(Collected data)
◆ ◆ ◆

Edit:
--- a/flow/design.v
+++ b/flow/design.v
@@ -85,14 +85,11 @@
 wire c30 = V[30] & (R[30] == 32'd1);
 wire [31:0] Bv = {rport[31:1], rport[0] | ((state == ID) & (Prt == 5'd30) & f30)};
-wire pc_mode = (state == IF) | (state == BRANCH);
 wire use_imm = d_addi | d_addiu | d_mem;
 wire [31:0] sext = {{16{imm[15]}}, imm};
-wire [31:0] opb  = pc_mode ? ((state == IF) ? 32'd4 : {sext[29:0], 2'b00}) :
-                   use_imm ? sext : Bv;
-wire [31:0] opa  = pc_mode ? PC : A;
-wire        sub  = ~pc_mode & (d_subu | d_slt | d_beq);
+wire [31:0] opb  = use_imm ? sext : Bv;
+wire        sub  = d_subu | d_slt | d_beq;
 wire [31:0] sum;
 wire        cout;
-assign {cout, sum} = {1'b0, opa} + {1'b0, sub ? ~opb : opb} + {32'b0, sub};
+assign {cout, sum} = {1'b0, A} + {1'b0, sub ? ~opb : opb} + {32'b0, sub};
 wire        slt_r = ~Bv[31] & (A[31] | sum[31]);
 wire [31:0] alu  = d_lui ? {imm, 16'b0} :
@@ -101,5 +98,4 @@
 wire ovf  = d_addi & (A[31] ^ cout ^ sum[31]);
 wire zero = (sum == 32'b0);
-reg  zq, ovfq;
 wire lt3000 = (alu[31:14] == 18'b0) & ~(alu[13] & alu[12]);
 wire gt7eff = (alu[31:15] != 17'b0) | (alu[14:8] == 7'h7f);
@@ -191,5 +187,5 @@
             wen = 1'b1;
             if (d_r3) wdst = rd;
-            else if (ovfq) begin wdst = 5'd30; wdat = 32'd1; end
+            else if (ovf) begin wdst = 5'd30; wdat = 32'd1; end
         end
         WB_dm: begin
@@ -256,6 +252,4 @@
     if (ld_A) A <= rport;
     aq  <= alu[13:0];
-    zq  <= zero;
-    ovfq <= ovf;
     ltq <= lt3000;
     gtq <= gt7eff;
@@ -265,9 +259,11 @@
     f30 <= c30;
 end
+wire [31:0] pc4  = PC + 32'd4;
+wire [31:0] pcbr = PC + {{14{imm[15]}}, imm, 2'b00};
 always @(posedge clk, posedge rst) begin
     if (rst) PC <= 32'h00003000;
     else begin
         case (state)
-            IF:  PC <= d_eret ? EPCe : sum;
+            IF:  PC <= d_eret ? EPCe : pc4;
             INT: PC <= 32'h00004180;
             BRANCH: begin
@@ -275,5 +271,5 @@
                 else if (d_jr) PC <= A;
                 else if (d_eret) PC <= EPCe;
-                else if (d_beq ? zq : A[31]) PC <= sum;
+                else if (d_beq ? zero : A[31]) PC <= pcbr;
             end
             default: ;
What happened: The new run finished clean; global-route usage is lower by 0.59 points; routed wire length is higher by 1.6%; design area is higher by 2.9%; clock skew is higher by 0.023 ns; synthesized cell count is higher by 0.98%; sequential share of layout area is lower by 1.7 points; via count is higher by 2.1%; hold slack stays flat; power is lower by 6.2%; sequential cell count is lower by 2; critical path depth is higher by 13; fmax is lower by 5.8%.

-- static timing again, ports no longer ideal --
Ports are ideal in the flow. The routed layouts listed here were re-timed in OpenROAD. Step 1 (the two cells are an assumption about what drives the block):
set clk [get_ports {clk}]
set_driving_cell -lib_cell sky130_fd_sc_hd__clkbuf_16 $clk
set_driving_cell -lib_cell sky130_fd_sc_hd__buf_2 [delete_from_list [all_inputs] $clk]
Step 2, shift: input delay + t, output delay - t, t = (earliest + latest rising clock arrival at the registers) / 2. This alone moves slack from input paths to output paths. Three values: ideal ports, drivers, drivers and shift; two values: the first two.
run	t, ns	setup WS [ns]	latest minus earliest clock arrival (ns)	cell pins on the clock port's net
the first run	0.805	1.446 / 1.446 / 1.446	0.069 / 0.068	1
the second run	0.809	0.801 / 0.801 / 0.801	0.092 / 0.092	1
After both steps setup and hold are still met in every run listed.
This is an optimization exercise on Yosys and OpenROAD, whose aim is a short achievable clock period and few clock cycles, not a production implementation.
In this exercise RTL edits were held to simulation tests only and were not proved equivalent to the original.
Power figures rest on the tool's default switching activity, not on a simulated workload.

old:
// CPU
module CPU(
    input clk,
    input reset,
    input [31:0] idata,    
    output [31:0] iaddr,   
    input [31:0] drdata,   
    output [31:0] daddr,   
    output [31:0] dwdata,  
    output [3:0] we,       
    output [31:0] x31,
    output [31:0] pc
);
    reg  [29:0] pcf;                  
    reg  [29:0] pco;                  
    assign iaddr = {pco, 2'b00};
    assign pc    = {pco, 2'b00};
    reg  [7:0]  btb_v;
    reg  [6:0]  btb_tag [0:7];
    reg  [29:0] btb_tgt [0:7];
    reg  [1:0]  btb_ctr [0:7];
    wire [2:0]  f_idx = pcf[2:0];
    reg  [7:0]  f_match;
    integer k;
    always @* begin
        for (k = 0; k < 8; k = k + 1)
            f_match[k] = btb_v[k] & (f_idx == k) & (btb_tag[k] == pcf[9:3]);
    end
    reg  [7:0]  f_ctrhi;
    always @* begin
        for (k = 0; k < 8; k = k + 1)
            f_ctrhi[k] = btb_ctr[k][1];
    end
    wire [29:0] f_tgtr = btb_tgt[f_idx];
    wire [1:0]  f_ctr  = btb_ctr[f_idx];
    wire        f_hit  = |f_match;
    wire        f_take = |(f_match & f_ctrhi);
    wire [29:0] f_pc1  = pcf + 30'd1;
    wire [29:0] f_npc  = f_take ? f_tgtr : f_pc1;
    wire        stall;                
    wire        redir;                
    wire        taken;
    wire        sfb_kill;             
    wire [29:0] pc_seq = stall ? pcf : f_npc;
    wire [29:0] pc_t, pc_nt;
    wire [29:0] pc_next = taken ? pc_t : pc_nt;
    always @(posedge clk) begin
        if (reset) pcf <= 30'd0;
        else       pcf <= pc_next;
    end
    always @(posedge clk) pco <= pc_next & {30{~reset}};
    reg         dv;
    reg  [31:0] dir;
    reg  [29:0] dpc, dpnpc;
    reg         dhit, dtake;
    reg  [29:0] doff;                 
    wire [31:0] f_immB = {{19{idata[31]}}, idata[31], idata[7], idata[30:25], idata[11:8], 1'b0};
    wire [31:0] f_immJ = {{11{idata[31]}}, idata[31], idata[19:12], idata[20], idata[30:21], 1'b0};
    wire [31:0] f_off  = idata[2] ? f_immJ : f_immB;
    reg  [1:0]  dctr;
    reg  [31:1] d_oh1, d_oh2;
    reg  [31:1] f_oh1, f_oh2;
  ...
Size in the first run: ~7500 cells after synthesis, about 230 I/O pins.
Settings: LEC_CHECK=0, ABC_CLOCK_PERIOD_IN_PS=1000, CAP_MARGIN=20, CORE_MARGIN=2, CORE_UTILIZATION=55, PLACE_DENSITY=0.7, SLEW_MARGIN=20; clock period 10.0 ns.
standard.sh (not shown) runs the stock make flow with config.mk's settings and CLKGATE_MAP_FILE= SYNTH_SCRIPT=/design/flow/synth_recipe.tcl, a recipe that flattens the netlist after the stock synthesis.
==> flow/flow/run.sh <==
#!/bin/bash
# Standard ORFS layout (the standard.sh, unchanged synthesis), with repair_timing asked to
# keep a larger setup margin so that the achieved period, not just the 10 ns clock, is optimised.
set -euo pipefail
MARGIN=$(cat flow/margin.txt)
bash standard.sh SETUP_SLACK_MARGIN=$MARGIN finish > orfs_make.log 2>&1
==> flow/flow/margin.txt <==
6.6
old went all the way through synthesis, placement and routing and the layout is clean on timing, DRC and antenna.
Testbench counts of old, summed over its fixed seeds: cycles 463,259.
### old -> new
-- flow/design.v --
<<< old, line 58
    wire [31:0] f_off  = idata[2] ? f_immJ : f_immB;
    reg  [1:0]  dctr;
    reg  [31:1] d_oh1, d_oh2;
    reg  [31:1] f_oh1, f_oh2;
    integer q;
    always @* begin
        for (q = 1; q < 32; q = q + 1) begin
            f_oh1[q] = idata[19:15] == q;
            f_oh2[q] = idata[24:20] == q;
        end
    end
    always @(posedge clk) begin
        if (reset | redir) dv <= 1'b0;
>>> new, line 58
    wire [31:0] f_off  = idata[2] ? f_immJ : f_immB;
    reg  [1:0]  dctr;
    always @(posedge clk) begin
        if (reset | redir) dv <= 1'b0;
<<< old, line 78
            doff  <= f_off[31:2];
            dctr  <= f_ctr;
            d_oh1 <= f_oh1;
            d_oh2 <= f_oh2;
        end
    end
>>> new, line 69
            doff  <= f_off[31:2];
            dctr  <= f_ctr;
        end
    end
<<< old, line 125
    reg  [4:0]  wrd;
    reg  [31:0] wval;
    reg  [31:0] rf1, rf2;
    always @* begin
        rf1 = 32'd0;
        rf2 = 32'd0;
        for (q = 1; q < 32; q = q + 1) begin
            rf1 = rf1 | ({32{d_oh1[q]}} & rf[q]);
            rf2 = rf2 | ({32{d_oh2[q]}} & rf[q]);
        end
    end
    wire [31:0] d_rv1 = (wwen && wrd == d_rs1) ? wval : rf1;
    wire [31:0] d_rv2 = (wwen && wrd == d_rs2) ? wval : rf2;
>>> new, line 114
    reg  [4:0]  wrd;
    reg  [31:0] wval;
    wire [31:0] rf1 = (d_rs1 == 5'd0) ? 32'd0 : rf[d_rs1];
    wire [31:0] rf2 = (d_rs2 == 5'd0) ? 32'd0 : rf[d_rs2];
    wire [31:0] d_rv1 = (wwen && wrd == d_rs1) ? wval : rf1;
    wire [31:0] d_rv2 = (wwen && wrd == d_rs2) ? wval : rf2;
<<< old, line 142
    reg         es_add, es_sub, es_sll, es_slt, es_sltu, es_xor, es_srl, es_or, es_and, es_const, esra;
    reg  [29:0] epc1, etgt, epnpc;
    reg         eokt, eoknt;         
    reg  [9:0]  epcl;
    reg  [1:0]  ectr;
>>> new, line 124
    reg         es_add, es_sub, es_sll, es_slt, es_sltu, es_xor, es_srl, es_or, es_and, es_const, esra;
    reg  [29:0] epc1, etgt, epnpc;
    reg  [9:0]  epcl;
    reg  [1:0]  ectr;
<<< old, line 182
        epc1  <= d_pc1;
        etgt  <= d_tgt;
        eokt  <= dpnpc == d_tgt;
        eoknt <= dpnpc == d_pc1;
        epcl  <= dpc[9:0];
        ehit  <= dhit;
>>> new, line 163
        epc1  <= d_pc1;
        etgt  <= d_tgt;
        epcl  <= dpc[9:0];
        ehit  <= dhit;
<<< old, line 213
    wire b_lt  = $signed(A) < $signed(B);
    assign taken = (ef3[2] ? (ef3[1] ? b_ltu : b_lt) : b_eq) ^ ef3[0];
    wire e_okt  = eokt;
    wire e_oknt = eoknt;
    wire e_sfbk = esfb & e_oknt & dv & ~dtake;
    wire red_t  = ev & ebr & ~e_okt & ~e_sfbk;
>>> new, line 192
    wire b_lt  = $signed(A) < $signed(B);
    assign taken = (ef3[2] ? (ef3[1] ? b_ltu : b_lt) : b_eq) ^ ef3[0];
    wire e_okt  = epnpc == etgt;
    wire e_oknt = epnpc == epc1;
    wire e_sfbk = esfb & e_oknt & dv & ~dtake;
    wire red_t  = ev & ebr & ~e_okt & ~e_sfbk;
<<< old, line 222
    always @(posedge clk) begin
        jr_pend <= ~reset & ev & ejalr;
        if (ev & ejalr) jr_tgt <= e_add[31:2];
    end
    wire red_s  = jr_pend | (ev & ~ebr & (ejalr | (ejal ? ~e_okt : ~e_oknt)));
>>> new, line 201
    always @(posedge clk) begin
        jr_pend <= ~reset & ev & ejalr;
        jr_tgt  <= e_add[31:2];
    end
    wire red_s  = jr_pend | (ev & ~ebr & (ejalr | (ejal ? ~e_okt : ~e_oknt)));
==> comparison <==
- The sequential share of the synthesized area in new was lower than what old gave.
- Detail-routed net length per standard cell ended up 14% lower on new than on old.
- old has higher first-iteration DRC count than new.
- Number of detailed-route iterations in the first pass was lower in new than in old.
- Comparing new and old, final instance area is higher on new.
- new vs old: power consumption down
- Taking old as the reference point, the CTS buffer count of new rises by 1.
- Per the comparison of new with old, sequential share of layout area lost 2.7 points; wire length lost about 17%.
Testbench counts of new, summed over its fixed seeds: cycles 463,259.

## port drivers added, routing unchanged
The flow's constraints put no driver on any port. The routed layouts listed below were extracted and timed again, unchanged, in two steps.
Step 1 (the two cells are an assumption about what drives the block):
set clk [get_ports {clk}]
set_driving_cell -lib_cell sky130_fd_sc_hd__clkbuf_16 $clk
set_driving_cell -lib_cell sky130_fd_sc_hd__buf_2 [delete_from_list [all_inputs] $clk]
Step 2 moves the port delays by t, midway between the first and last clock arrival at a register: inputs arrive t later, outputs are due t later. That takes back most of the time a late clock gives input paths.
Three values: no drivers, after step 1, after step 2; two values: the first two.
run | t (ns) | slack for setup (ns) | clock arrival spread, ns
old | 0.970 | 6.288 / 6.288 / 5.692 | 0.075 / 0.074
new | 0.952 | 6.516 / 6.464 / 5.722 | 0.049 / 0.049
After both steps every run listed still meets setup and hold. For new, which loses most, drivers alone change the setup slack by -0.052 ns; drivers and shift together by -0.794 ns.
What follows belongs to an exercise in optimizing a design on an open flow for small area; a production flow would make more cautious choices. At most, simulation tests tie the RTL to the original design; equivalence was not proved. Power is estimated from default activity; no workload was simulated.

// Top_module
module Top_module(
	input clk,
	input rstbt,
	output [8:0] aio,
	output [2:0] bo,
	input bi,
	output [17:0] mem_addr,
	input [5:0] mem_data_in,
	output [5:0] mem_data_out,
	output mem_wen,
	output mem_lbn,
	output sram_csn,
	output sram_oen,
	output sdram_csn
    );
Settings: LEC_CHECK=0, CAP_MARGIN=20, CORE_MARGIN=2, CORE_UTILIZATION=40, CTS_BUF_LIST=sky130_fd_sc_hd__clkbuf_8, CTS_CLUSTER_DIAMETER=100, CTS_CLUSTER_SIZE=30, SLEW_MARGIN=20; clock period 10.0 ns.
standard.sh (not shown) runs the stock make flow with config.mk's settings and CLKGATE_MAP_FILE= SYNTH_SCRIPT=/design/flow/synth_recipe.tcl, a recipe that flattens the netlist after the stock synthesis.
==> flow/flow/run.sh <==
#!/bin/bash
# Own flow: the standard layout, with the combinational logic of the standard
# synthesis re-mapped for area by ABC. Registers (instances, names, cell types)
# are those of the standard synthesis.
set -euo pipefail
WORK=$(pwd)
R=$WORK/orfs/results/$FLOW_PLATFORM/Top_module/base
LIB=$FLOW_HOME/platforms/$FLOW_PLATFORM/lib/sky130_fd_sc_hd__tt_025C_1v80.lib
YOSYS=$FLOW_HOME/../tools/install/yosys/bin/yosys
[ -x "$YOSYS" ] || YOSYS=yosys

# 1. standard synthesis
bash standard.sh synth > $WORK/1_standard_synth.log 2>&1

# 2. re-map the combinational logic for area
mkdir -p $WORK/remap
cp $R/1_2_yosys.v $WORK/remap/standard.v
DONT_USE=""
for c in $(grep -o "\-dont_use [^ ]*" $WORK/orfs/logs/$FLOW_PLATFORM/Top_module/base/1_2_yosys.log | awk '{print $2}' | sort -u); do
  DONT_USE="$DONT_USE -dont_use $c"
done
REMAP_LIB=$LIB REMAP_DONT_USE="$DONT_USE" REMAP_IN=$WORK/remap/standard.v REMAP_TOP=$FLOW_TOP \
  REMAP_SCRIPT=$WORK/flow/remap.abc REMAP_OUT=$WORK/remap/remapped.v \
  $YOSYS -c $WORK/flow/remap.tcl > $WORK/2_remap.log 2>&1

# 3. the standard layout of the re-mapped netlist
bash standard.sh clean_synth > $WORK/3_clean_synth.log 2>&1
# ports get the smallest plain buffer
bash standard.sh SYNTH_NETLIST_FILES=$WORK/remap/remapped.v "BUFFER_PORTS_ARGS=-buffer_cell sky130_fd_sc_hd__buf_1" finish > $WORK/4_layout.log 2>&1
==> flow/flow/remap.abc <==
strash
dc2
&get -n
&deepsyn -T 30
&put
dch -f
amap -F 20 -A 50 -C 5000
topo
==> flow/flow/remap.tcl <==
# Re-map the combinational logic of the standard synthesis netlist for area.
# Registers stay as they are (same instances, names and cell types).
yosys -import
set lib $::env(REMAP_LIB)
set dont_use $::env(REMAP_DONT_USE)
read_liberty -ignore_miss_func $lib
read_verilog $::env(REMAP_IN)
hierarchy -check -top $::env(REMAP_TOP)
# registers and clock cells keep their hierarchy (they are not re-mapped)
foreach pat {sky130_fd_sc_hd__df* sky130_fd_sc_hd__edf* sky130_fd_sc_hd__sdf* sky130_fd_sc_hd__dl* sky130_fd_sc_hd__sedf*} {
  catch { setattr -mod -set keep_hierarchy 1 $pat }
}
flatten
opt_clean -purge
techmap
opt -fast -purge
abc -liberty $lib {*}$dont_use -script $::env(REMAP_SCRIPT)
opt_clean -purge
splitnets
opt_clean -purge
hilomap -singleton -hicell sky130_fd_sc_hd__conb_1 HI -locell sky130_fd_sc_hd__conb_1 LO
insbuf -buf sky130_fd_sc_hd__buf_4 A X
opt_clean -purge
select -module $::env(REMAP_TOP)
stat -liberty $lib
write_verilog -noattr -nohex -nodec -selected $::env(REMAP_OUT)
Edit:
--- a/flow/design.v
+++ b/flow/design.v
@@ -78,15 +78,14 @@
 	wire [9:0] acnt_nx = {acnt[8:0], ~(acnt[9] ^ acnt[6])};
 	always @(posedge clk)
 		if (rst) begin
 			acnt <= 10'd0;
 			sclk <= 1'b0;
 			n <= 5'd0;
 			act <= 2'd0;
-			tilt <= 8'd0;
 		end else if (a_end) begin
 			acnt <= 10'd0;
 			sclk <= ~sclk;
 			if (sclk) begin
 				if (n == 5'd19) begin
 					n <= 5'd0;
 					if (act != 2'd3) act <= act + 1'b1;
@@ -122,43 +121,45 @@
 			5'd18, 5'd19: mosi = (act == 2'd1);
 			5'd0, 5'd1, 5'd2: mosi = (act == 2'd2);
 			default: mosi = 1'b0;
 		endcase
 	wire ncs = (n == 5'd0) | (n == 5'd1);
 	wire sclk_en = (n == 5'd0) | (n == 5'd1) | (n == 5'd2);
 	assign bo = {sclk_en | sclk, mosi, ncs};
-	wire left = tilt[7] & (tilt[6:0] <= 7'd96);
-	wire right = ~tilt[7] & (tilt[6:0] >= 7'd32);
+	wire left = (act != 2'd0) & tilt[7] & (tilt[6:0] <= 7'd96);
+	wire right = (act != 2'd0) & ~tilt[7] & (tilt[6:0] >= 7'd32);
 	reg [12:0] tcnt;		 
 	wire tick = (tcnt == 13'd5427);	 
 	wire [12:0] tcnt_nx = {tcnt[11:0], ~(tcnt[12] ^ tcnt[3] ^ tcnt[2] ^ tcnt[0])};
 	reg [6:0] bq;			 
 	reg [6:0] bh;			 
 	reg up;
 	reg [1:0] uc;
 	reg over;
 	reg [5:0] P;			 
 	wire [5:0] P_nx;
 	reg [1:0] lo;			 
 	reg [3:0] Q;			 
 	reg [13:0] hi;			 
 	reg [6:0] Bo, B0, B1, B2, B3;	 
-	reg [6:0] rc;			 
 	reg [6:0] rq;			 
+	reg jl;				 
 	wire hz = (hi == 14'd0);
 	wire ge12 = ~hz | (Q >= 4'd12);
 	wire s0 = hz & (Q == 4'd0) & (lo == 2'd0);
 	wire s01 = hz & (Q == 4'd0) & (lo[1] == 1'b0);
 	wire [3:0] m3 = ge12 ? 4'd11 : Q;
-	wire rc_end = (rc == {1'b1, 1'b0, m3, 1'b0});
-	always @(posedge clk) begin
-		if (rst) rc <= 7'd7;
-		else if (rc_end) rc <= 7'd7;
-		else rc <= rc + 1'b1;
-		rq <= rc;
+	wire [6:0] rc_max = {1'b1, 1'b0, m3, 1'b0};
+	wire dec3 = hz & (lo == 2'd0) & (Q >= 4'd1) & (Q <= 4'd11);
+	wire rc_end = (rq == rc_max) | (jl & dec3 & (rq == rc_max - 7'd2));
+	always @(posedge clk) begin
+		if (rst) rq <= 7'd64;
+		else if (rc_end) rq <= 7'd7;
+		else rq <= rq + 1'b1;
+		jl <= tick & land;
 	end
 	function [3:0] mfun(input [3:0] q, input b, input g12);
 		mfun = g12 ? 4'd11 : (q == 4'd0) ? 4'd0 : q - b;
 	endfunction
 	wire [6:0] cK = hc[6:0] + 7'd83;		 
 	wire [7:0] r8 = {1'b0, vc[9:2]};
 	wire [7:0] Gp = rsub8(r8, {2'b0, P}, 1'b0);		 
The changed run ran to the end with no violations.
Synthesized area fell by 1.4%.
Combinational power is lower by 10%.
Power falls by 3.6%.
Die area shrinks by 1.4%.
Synthesized cell count went down by 1.7%.
Fmax came out lower by 1.9%.
Wire length rises by 0.31%.
Global-route usage went up by 0.19 points.
Non-clock buffer count rises by 1.
Only the layout flow was run in the second run of this note; the RTL was not checked for function there.

-- afterwards: timing with drivers on the ports --
How much do the figures lean on ideal ports? The routed layouts below were timed once more, with nothing changed but the port constraints. Step 1 sets driving cells, clkbuf_16 on the clock port and buf_2 on the other inputs (assumed; they add their load-dependent delay and slew). Step 2 also shifts input and output timing later by t, the mid clock arrival at the registers, as if the neighbouring blocks saw the same clock. Slacks: no drivers / after step 1 / after step 2; pairs: no drivers / after step 1.
run	t, ns	setup slack, ns	worst setup path at the end	latest minus earliest clock arrival (ns)	slew at the worst register clock pin (ns)
the first run	0.502	0.938 / 0.893 / 1.395	register to output	0.013 / 0.013	0.09 / 0.09
the second run	0.506	0.767 / 0.725 / 1.232	register to output	0.017 / 0.017	0.09 / 0.09
After both steps setup and hold are still met in every run listed.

◆ ◆ ◆

From the first line of the records above to the line that contains "PC + 32'd4;", quote each line exactly.

Edit:
--- a/flow/design.v
+++ b/flow/design.v
@@ -85,14 +85,11 @@
 wire c30 = V[30] & (R[30] == 32'd1);
 wire [31:0] Bv = {rport[31:1], rport[0] | ((state == ID) & (Prt == 5'd30) & f30)};
-wire pc_mode = (state == IF) | (state == BRANCH);
 wire use_imm = d_addi | d_addiu | d_mem;
 wire [31:0] sext = {{16{imm[15]}}, imm};
-wire [31:0] opb  = pc_mode ? ((state == IF) ? 32'd4 : {sext[29:0], 2'b00}) :
-                   use_imm ? sext : Bv;
-wire [31:0] opa  = pc_mode ? PC : A;
-wire        sub  = ~pc_mode & (d_subu | d_slt | d_beq);
+wire [31:0] opb  = use_imm ? sext : Bv;
+wire        sub  = d_subu | d_slt | d_beq;
 wire [31:0] sum;
 wire        cout;
-assign {cout, sum} = {1'b0, opa} + {1'b0, sub ? ~opb : opb} + {32'b0, sub};
+assign {cout, sum} = {1'b0, A} + {1'b0, sub ? ~opb : opb} + {32'b0, sub};
 wire        slt_r = ~Bv[31] & (A[31] | sum[31]);
 wire [31:0] alu  = d_lui ? {imm, 16'b0} :
@@ -101,5 +98,4 @@
 wire ovf  = d_addi & (A[31] ^ cout ^ sum[31]);
 wire zero = (sum == 32'b0);
-reg  zq, ovfq;
 wire lt3000 = (alu[31:14] == 18'b0) & ~(alu[13] & alu[12]);
 wire gt7eff = (alu[31:15] != 17'b0) | (alu[14:8] == 7'h7f);
@@ -191,5 +187,5 @@
             wen = 1'b1;
             if (d_r3) wdst = rd;
-            else if (ovfq) begin wdst = 5'd30; wdat = 32'd1; end
+            else if (ovf) begin wdst = 5'd30; wdat = 32'd1; end
         end
         WB_dm: begin
@@ -256,6 +252,4 @@
     if (ld_A) A <= rport;
     aq  <= alu[13:0];
-    zq  <= zero;
-    ovfq <= ovf;
     ltq <= lt3000;
     gtq <= gt7eff;
@@ -265,9 +259,11 @@
     f30 <= c30;
 end
+wire [31:0] pc4  = PC + 32'd4;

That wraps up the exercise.